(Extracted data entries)
--
===== src/rtl/core/sit_pkg.sv =====
// Shared types and constants for the sorted insert table.
package sit_pkg;

  localparam int SIT_DEPTH = 64;
  localparam int DATE_W    = 24;
  localparam int IDENT_W   = 31;
  localparam int POS_W     = 6;
  localparam int COUNT_W   = 7;
  localparam int ENTRY_W   = DATE_W + IDENT_W;

  localparam logic KIND_INSERT = 1'b0;
  localparam logic KIND_LOOKUP = 1'b1;

  typedef struct packed {
    logic [DATE_W-1:0]  date;
    logic [IDENT_W-1:0] ident;
  } entry_t;

  typedef enum logic [5:0] {
    S_IDLE    = 6'b000001,
    S_INS_RD  = 6'b000010,
    S_INS_CHK = 6'b000100,
    S_LK_RD   = 6'b001000,
    S_LK_CHK  = 6'b010000,
    S_DONE    = 6'b100000
  } state_t;

endpackage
--
§ WORK TASK
Filter the records down to the lines containing the word "localparam", and copy those.

§ EXERCISE SOLUTION
  localparam int SIT_DEPTH = 64;
  localparam int DATE_W    = 24;
  localparam int IDENT_W   = 31;
  localparam int POS_W     = 6;
  localparam int COUNT_W   = 7;
  localparam int ENTRY_W   = DATE_W + IDENT_W;
  localparam logic KIND_INSERT = 1'b0;
  localparam logic KIND_LOOKUP = 1'b1;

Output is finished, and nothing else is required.